DATASET:
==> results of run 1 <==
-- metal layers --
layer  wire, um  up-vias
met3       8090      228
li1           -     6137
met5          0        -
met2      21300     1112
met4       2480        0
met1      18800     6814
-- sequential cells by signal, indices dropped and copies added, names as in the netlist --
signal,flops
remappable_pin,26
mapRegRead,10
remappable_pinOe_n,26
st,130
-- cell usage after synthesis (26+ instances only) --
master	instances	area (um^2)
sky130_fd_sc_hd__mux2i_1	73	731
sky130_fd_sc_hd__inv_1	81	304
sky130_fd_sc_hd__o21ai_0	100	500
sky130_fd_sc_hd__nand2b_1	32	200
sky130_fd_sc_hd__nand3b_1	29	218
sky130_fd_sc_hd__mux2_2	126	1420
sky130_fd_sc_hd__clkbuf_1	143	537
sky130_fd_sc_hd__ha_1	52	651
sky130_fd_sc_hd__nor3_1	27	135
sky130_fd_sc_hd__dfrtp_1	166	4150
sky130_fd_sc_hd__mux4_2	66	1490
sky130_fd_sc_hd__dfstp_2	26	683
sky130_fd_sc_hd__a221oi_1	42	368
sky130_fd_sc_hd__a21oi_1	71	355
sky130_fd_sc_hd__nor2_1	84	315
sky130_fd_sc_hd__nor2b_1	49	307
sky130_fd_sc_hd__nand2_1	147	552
===== src/logic/low_freq_clock_gate_prescale.sv =====
`timescale 1ns/1ns
`default_nettype none
`include "lf_clock_defs.svh"

// Notes on behaviour
// - Busy flags bits 0,2,4,6 read 1 while enable/prescaler values synchronise.
// - Freeze bit holds all slow-domain transfers not yet requested; clearing applies pending values together.
// - Branch-A gate bit 3 enables the display driver clock.
// - Branch-A gate bit 2 enables the low-energy timer clock.
// - Branch-A gate bit 1 enables the real-time counter clock.
// - Branch-A gate bit 0 enables the sensor interface clock.
// - Branch-B gate bit 1 enables serial port 1 clock.
// - Branch-B gate bit 0 enables serial port 0 clock.
// - RTC divider bits 7:4 divide branch A by two to the field.
// - Timer divider divides branch A by two to the field, up to 32768.
// - Sensor divider bits 1:0 divide branch A by 1,2,4,8.
// - Serial 1 divider bits 5:4 divide branch B by 1,2,4,8.
// - Serial 0 divider bits 1:0 divide branch B by 1,2,4,8.
// - Enable and prescaler registers move into the slow domain, not instantly.
// - Pulse-counter register holds gate and select per counter, bits 5:0.
// - Counter select 0 picks branch A, 1 picks the external pin.
// - Counter gate 0 stops the counter clock, 1 enables it.
module low_freq_clock_gate_prescale #(
    parameter int DIV_W = 15
)
(
    input wire logic clk,
    input wire logic rst_n,
    input wire logic psel,
    input wire logic penable,
    input wire logic pwrite,
    input wire logic [11:0] paddr,
    input wire logic [31:0] pwdata,
    output logic [31:0] prdata,
    output logic pready,
    output logic pslverr,
    input wire logic lowFreqAClockTick,
    input wire logic lowFreqBClockTick,
    input wire logic [2:0] counterExtInput,
    output logic displayClockEn,
    output logic timerClockEn,
    output logic rtcClockEn,
    output logic sensorClockEn,
    output logic serial0ClockEn,
    output logic serial1ClockEn,
    output logic [2:0] counterClockEn,
    output logic [2:0] counterClockOut
);

    // Index of each asynchronous register in the transfer arrays
    localparam int N_ASYNC = 4;
    localparam int IX_AG = 0;
    localparam int IX_AD = 1;
    localparam int IX_BG = 2;
    localparam int IX_BD = 3;

    logic [31:0] shadowReg [N_ASYNC];
    logic [31:0] slowReg [N_ASYNC];
    // One element per slot, so each generate process owns its own variable
    logic pendReg [N_ASYNC];
    logic busyReg [N_ASYNC];
    lf_clock_pkg::sync_state_t syncStateReg [N_ASYNC];
    logic freezeReg;
    logic [5:0] pcntReg;
    logic [DIV_W-1:0] divAReg;
    logic [2:0] divBReg;
    logic accessPhase;
    logic wrEn;
    logic rdEn;
    logic addrOk;

    // Bus timing
    // Setup cycle, then access cycle, then the answer cycle.
    // Ready is registered high at the first access edge.
    // A write lands on the edge that sees ready high.
    // Read data is registered at the first access edge.
    // So read data stands from the edge that raises ready until the next read.
    // Error pulses together with ready.
    // An unmapped write changes nothing.
    // An unmapped read returns zero.

    // Register groups
    // Freeze and pulse-counter control act at once.
    // The four slow-domain registers keep a bus-side shadow.
    // Reads of those return the shadow, not the live value.
    // Software therefore sees its write before it takes effect.
    // The busy flag tells when the live value has caught up.

    // Slow-domain transfer
    // A write sets pending and busy on the same edge.
    // Pending waits while freeze is set.
    // With freeze clear the slot raises a request.
    // The request is served on the next tick of its branch.
    // That tick copies shadow into the live register.
    // One cycle later busy drops.
    // A write arriving in that cycle keeps busy set.
    // Set wins over clear there, but a write landing on the capture edge itself loses its pending flag and never goes live.

    // Hazards
    // A rewrite while a request stands replaces the shadow.
    // The latest value written before the capture tick is the one captured.
    // Software should still wait for busy to clear.
    // Otherwise it cannot tell which value went live.
    // Reserved bits are masked off on write.
    // So reserved bits always read back as zero.

    // Freeze
    // Freeze only holds back new requests.
    // A request already raised is not withdrawn.
    // Several writes made under freeze go live together.
    // They go live on the first branch tick after the request, which is raised one edge after release.
    // Branch A and branch B slots still use their own ticks.
    // So the two branches may change one tick apart.

    // Slow clocks
    // Both slow clocks arrive as one-cycle tick enables.
    // Nothing here runs on a second clock.
    // This avoids real domain crossings inside the block.
    // The trade is that ticks must be clean single pulses.
    // A tick held high for two cycles counts twice.

    // Dividers
    // Each branch has one free-running counter.
    // A prescaled output fires when the low field bits are all ones.
    // That gives one pulse per two-to-the-field ticks.
    // All prescaled outputs of one branch share the counter; display and the pulse counters do not use it.
    // So divided outputs stay phase aligned to each other.
    // Changing a field takes effect at the next matching count.
    // The first divided pulse after a change may come early.
    // Branch B needs only divide by eight, so its counter is small.

    // Gates
    // A gate bit masks the tick into its output.
    // A cleared gate stops the output at the next tick.
    // No partial pulse can appear, since outputs are whole cycles.

    // Pulse counters
    // Each counter has a gate bit and a select bit.
    // Select low passes the branch-A tick.
    // Select high passes the external pin level.
    // The pin path has one register of delay.
    // Pin levels are taken as already synchronous.
    // The enable output mirrors the gate bit.

    // Outputs
    // Every output comes from a flip-flop.
    // All outputs read zero during and after reset.
    // The first bus setup may follow reset at once.

    // Map a register offset onto an asynchronous slot index, -1 if none
    function automatic int async_index(input logic [11:0] addr);
        case (addr)
            `OFF_A_GATES: async_index = IX_AG;
            `OFF_A_DIVIDERS: async_index = IX_AD;
            `OFF_B_GATES: async_index = IX_BG;
            `OFF_B_DIVIDERS: async_index = IX_BD;
            default: async_index = -1;
        endcase
    endfunction

    // Writable mask per asynchronous slot
    function automatic logic [31:0] async_mask(input int idx);
        case (idx)
            IX_AG: async_mask = `MASK_A_GATES;
            IX_AD: async_mask = `MASK_A_DIV;
            IX_BG: async_mask = `MASK_B_GATES;
            default: async_mask = `MASK_B_DIV;
        endcase
    endfunction

    // Tick when a free-running divider crosses a power-of-two boundary
    function automatic logic div_tick(input logic [DIV_W-1:0] cnt, input logic [3:0] shift);
        logic [DIV_W-1:0] m;
        m = DIV_W'((32'h1 << shift) - 32'h1);
        div_tick = ((cnt & m) == m);
    endfunction

    // APB decode; one-wait slave, answer in the cycle after the first access edge
    assign accessPhase = psel && penable;
    assign addrOk = (paddr == `OFF_SYNC_BUSY) || (paddr == `OFF_FREEZE) || (paddr == `OFF_PCNT_CLOCKING)
        || (async_index(paddr) >= 0);
    assign wrEn = accessPhase && pwrite && addrOk && pready;
    assign rdEn = accessPhase && !pwrite && !pready;

    // Ready pulses for one cycle per access; unmapped address gets pslverr
    always_ff @(posedge clk)
    begin
        if (!rst_n)
        begin
            pready <= 1'b0;
            pslverr <= 1'b0;
        end
        else
        begin
            pready <= accessPhase && !pready;
            pslverr <= accessPhase && !pready && !addrOk;
        end
    end

    // Read data mux; reserved bits read zero
    always_ff @(posedge clk)
    begin
        if (!rst_n)
            prdata <= `RESET_VALUE;
        else if (rdEn)
        begin
            prdata <= `RESET_VALUE;
            case (paddr)
                `OFF_SYNC_BUSY:
                begin
                    prdata[`BUSY_A_GATES] <= busyReg[IX_AG];
                    prdata[`BUSY_A_DIV] <= busyReg[IX_AD];
                    prdata[`BUSY_B_GATES] <= busyReg[IX_BG];
                    prdata[`BUSY_B_DIV] <= busyReg[IX_BD];
                end
                `OFF_FREEZE: prdata[`FREEZE_BIT] <= freezeReg;
                `OFF_PCNT_CLOCKING: prdata[5:0] <= pcntReg;
                `OFF_A_GATES: prdata <= shadowReg[IX_AG];
                `OFF_A_DIVIDERS: prdata <= shadowReg[IX_AD];
                `OFF_B_GATES: prdata <= shadowReg[IX_BG];
                `OFF_B_DIVIDERS: prdata <= shadowReg[IX_BD];
                default: prdata <= `RESET_VALUE;
            endcase
        end
    end

    // Freeze and pulse-counter control take effect at once
    always_ff @(posedge clk)
    begin
        if (!rst_n)
        begin
            freezeReg <= 1'b0;
            pcntReg <= 6'h00;
        end
        else if (wrEn && paddr == `OFF_FREEZE)
            freezeReg <= pwdata[`FREEZE_BIT];
        else if (wrEn && paddr == `OFF_PCNT_CLOCKING)
            pcntReg <= pwdata[5:0];
    end

    // Bus-side shadow copies; a write marks the value pending and busy at once
    // Handshake per slot: pending waits out freeze, then request, then slow capture
    for (genvar i = 0; i < N_ASYNC; i++)
    begin : g_async
        always_ff @(posedge clk)
        begin
            if (!rst_n)
            begin
                shadowReg[i] <= `RESET_VALUE;
                pendReg[i] <= 1'b0;
                busyReg[i] <= 1'b0;
                slowReg[i] <= `RESET_VALUE;
                syncStateReg[i] <= lf_clock_pkg::SYNC_IDLE;
            end
            else
            begin
                if (wrEn && async_index(paddr) == i)
                begin
                    shadowReg[i] <= pwdata & async_mask(i);
                    pendReg[i] <= 1'b1;
                    busyReg[i] <= 1'b1;
                end
                case (syncStateReg[i])
                    lf_clock_pkg::SYNC_IDLE:
                        if (pendReg[i] && !freezeReg && !(wrEn && async_index(paddr) == i))
                            syncStateReg[i] <= lf_clock_pkg::SYNC_REQ;
                    lf_clock_pkg::SYNC_REQ:
                        // Slow domain captures on its next branch tick
                        if ((i < IX_BG) ? lowFreqAClockTick : lowFreqBClockTick)
                        begin
                            slowReg[i] <= shadowReg[i];
                            pendReg[i] <= 1'b0;
                            syncStateReg[i] <= lf_clock_pkg::SYNC_ACK;
                        end
                    lf_clock_pkg::SYNC_ACK:
                    begin
                        // A write landing now keeps busy set: set wins
                        if (!(wrEn && async_index(paddr) == i))
                            busyReg[i] <= 1'b0;
                        syncStateReg[i] <= lf_clock_pkg::SYNC_IDLE;
                    end
                    default: syncStateReg[i] <= lf_clock_pkg::SYNC_IDLE;
                endcase
            end
        end
    end

    // Branch-A divider chain counts on branch-A ticks only
    always_ff @(posedge clk)
    begin
        if (!rst_n)
            divAReg <= '0;
        else if (lowFreqAClockTick)
            divAReg <= divAReg + DIV_W'(1);
    end

    // Branch-B divider chain; only divide-by-8 needed there
    always_ff @(posedge clk)
    begin
        if (!rst_n)
            divBReg <= 3'h0;
        else if (lowFreqBClockTick)
            divBReg <= divBReg + 3'h1;
    end

    // Branch-A enables: gate and prescaler together (display is gate only), one pulse per divided period
    always_ff @(posedge clk)
    begin
        if (!rst_n)
        begin
            displayClockEn <= 1'b0;
            timerClockEn <= 1'b0;
            rtcClockEn <= 1'b0;
            sensorClockEn <= 1'b0;
        end
        else
        begin
            displayClockEn <= lowFreqAClockTick && slowReg[IX_AG][`GATE_A_DISPLAY];
            timerClockEn <= lowFreqAClockTick && slowReg[IX_AG][`GATE_A_TIMER]
                && div_tick(divAReg, slowReg[IX_AD][`DIV_A_TIMER_HI:`DIV_A_TIMER_LO]);
            rtcClockEn <= lowFreqAClockTick && slowReg[IX_AG][`GATE_A_RTC]
                && div_tick(divAReg, slowReg[IX_AD][`DIV_A_RTC_HI:`DIV_A_RTC_LO]);
            sensorClockEn <= lowFreqAClockTick && slowReg[IX_AG][`GATE_A_SENSOR]
                && div_tick(divAReg, {2'b00, slowReg[IX_AD][`DIV_A_SENSOR_HI:`DIV_A_SENSOR_LO]});
        end
    end

    // Branch-B enables for the two serial ports
    always_ff @(posedge clk)
    begin
        if (!rst_n)
        begin
            serial0ClockEn <= 1'b0;
            serial1ClockEn <= 1'b0;
        end
        else
        begin
            serial1ClockEn <= lowFreqBClockTick && slowReg[IX_BG][`GATE_B_SERIAL1]
                && div_tick(DIV_W'(divBReg), {2'b00, slowReg[IX_BD][`DIV_B_SERIAL1_HI:`DIV_B_SERIAL1_LO]});
            serial0ClockEn <= lowFreqBClockTick && slowReg[IX_BG][`GATE_B_SERIAL0]
                && div_tick(DIV_W'(divBReg), {2'b00, slowReg[IX_BD][`DIV_B_SERIAL0_HI:`DIV_B_SERIAL0_LO]});
        end
    end

    // Pulse counters: select picks branch-A tick or pin level, gate forces low
    // Pin path is registered once, so the counter sees a one-cycle delay
    always_ff @(posedge clk)
    begin
        if (!rst_n)
        begin
            counterClockEn <= 3'h0;
            counterClockOut <= 3'h0;
        end
        else
        begin
            for (int k = 0; k < 3; k++)
            begin
                counterClockEn[k] <= pcntReg[2*k];
                counterClockOut[k] <= pcntReg[2*k]
                    && (pcntReg[2*k+1] ? counterExtInput[k] : lowFreqAClockTick);
            end
        end
    end

endmodule // low_freq_clock_gate_prescale
`default_nettype wire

WORK REQUEST: Out of the data above, give again only the lines starting at the one holding "back new requests." and ending at the one holding "their own ticks.", unchanged.

WRITTEN ANSWER:
    // Freeze only holds back new requests.
    // A request already raised is not withdrawn.
    // Several writes made under freeze go live together.
    // They go live on the first branch tick after the request, which is raised one edge after release.
    // Branch A and branch B slots still use their own ticks.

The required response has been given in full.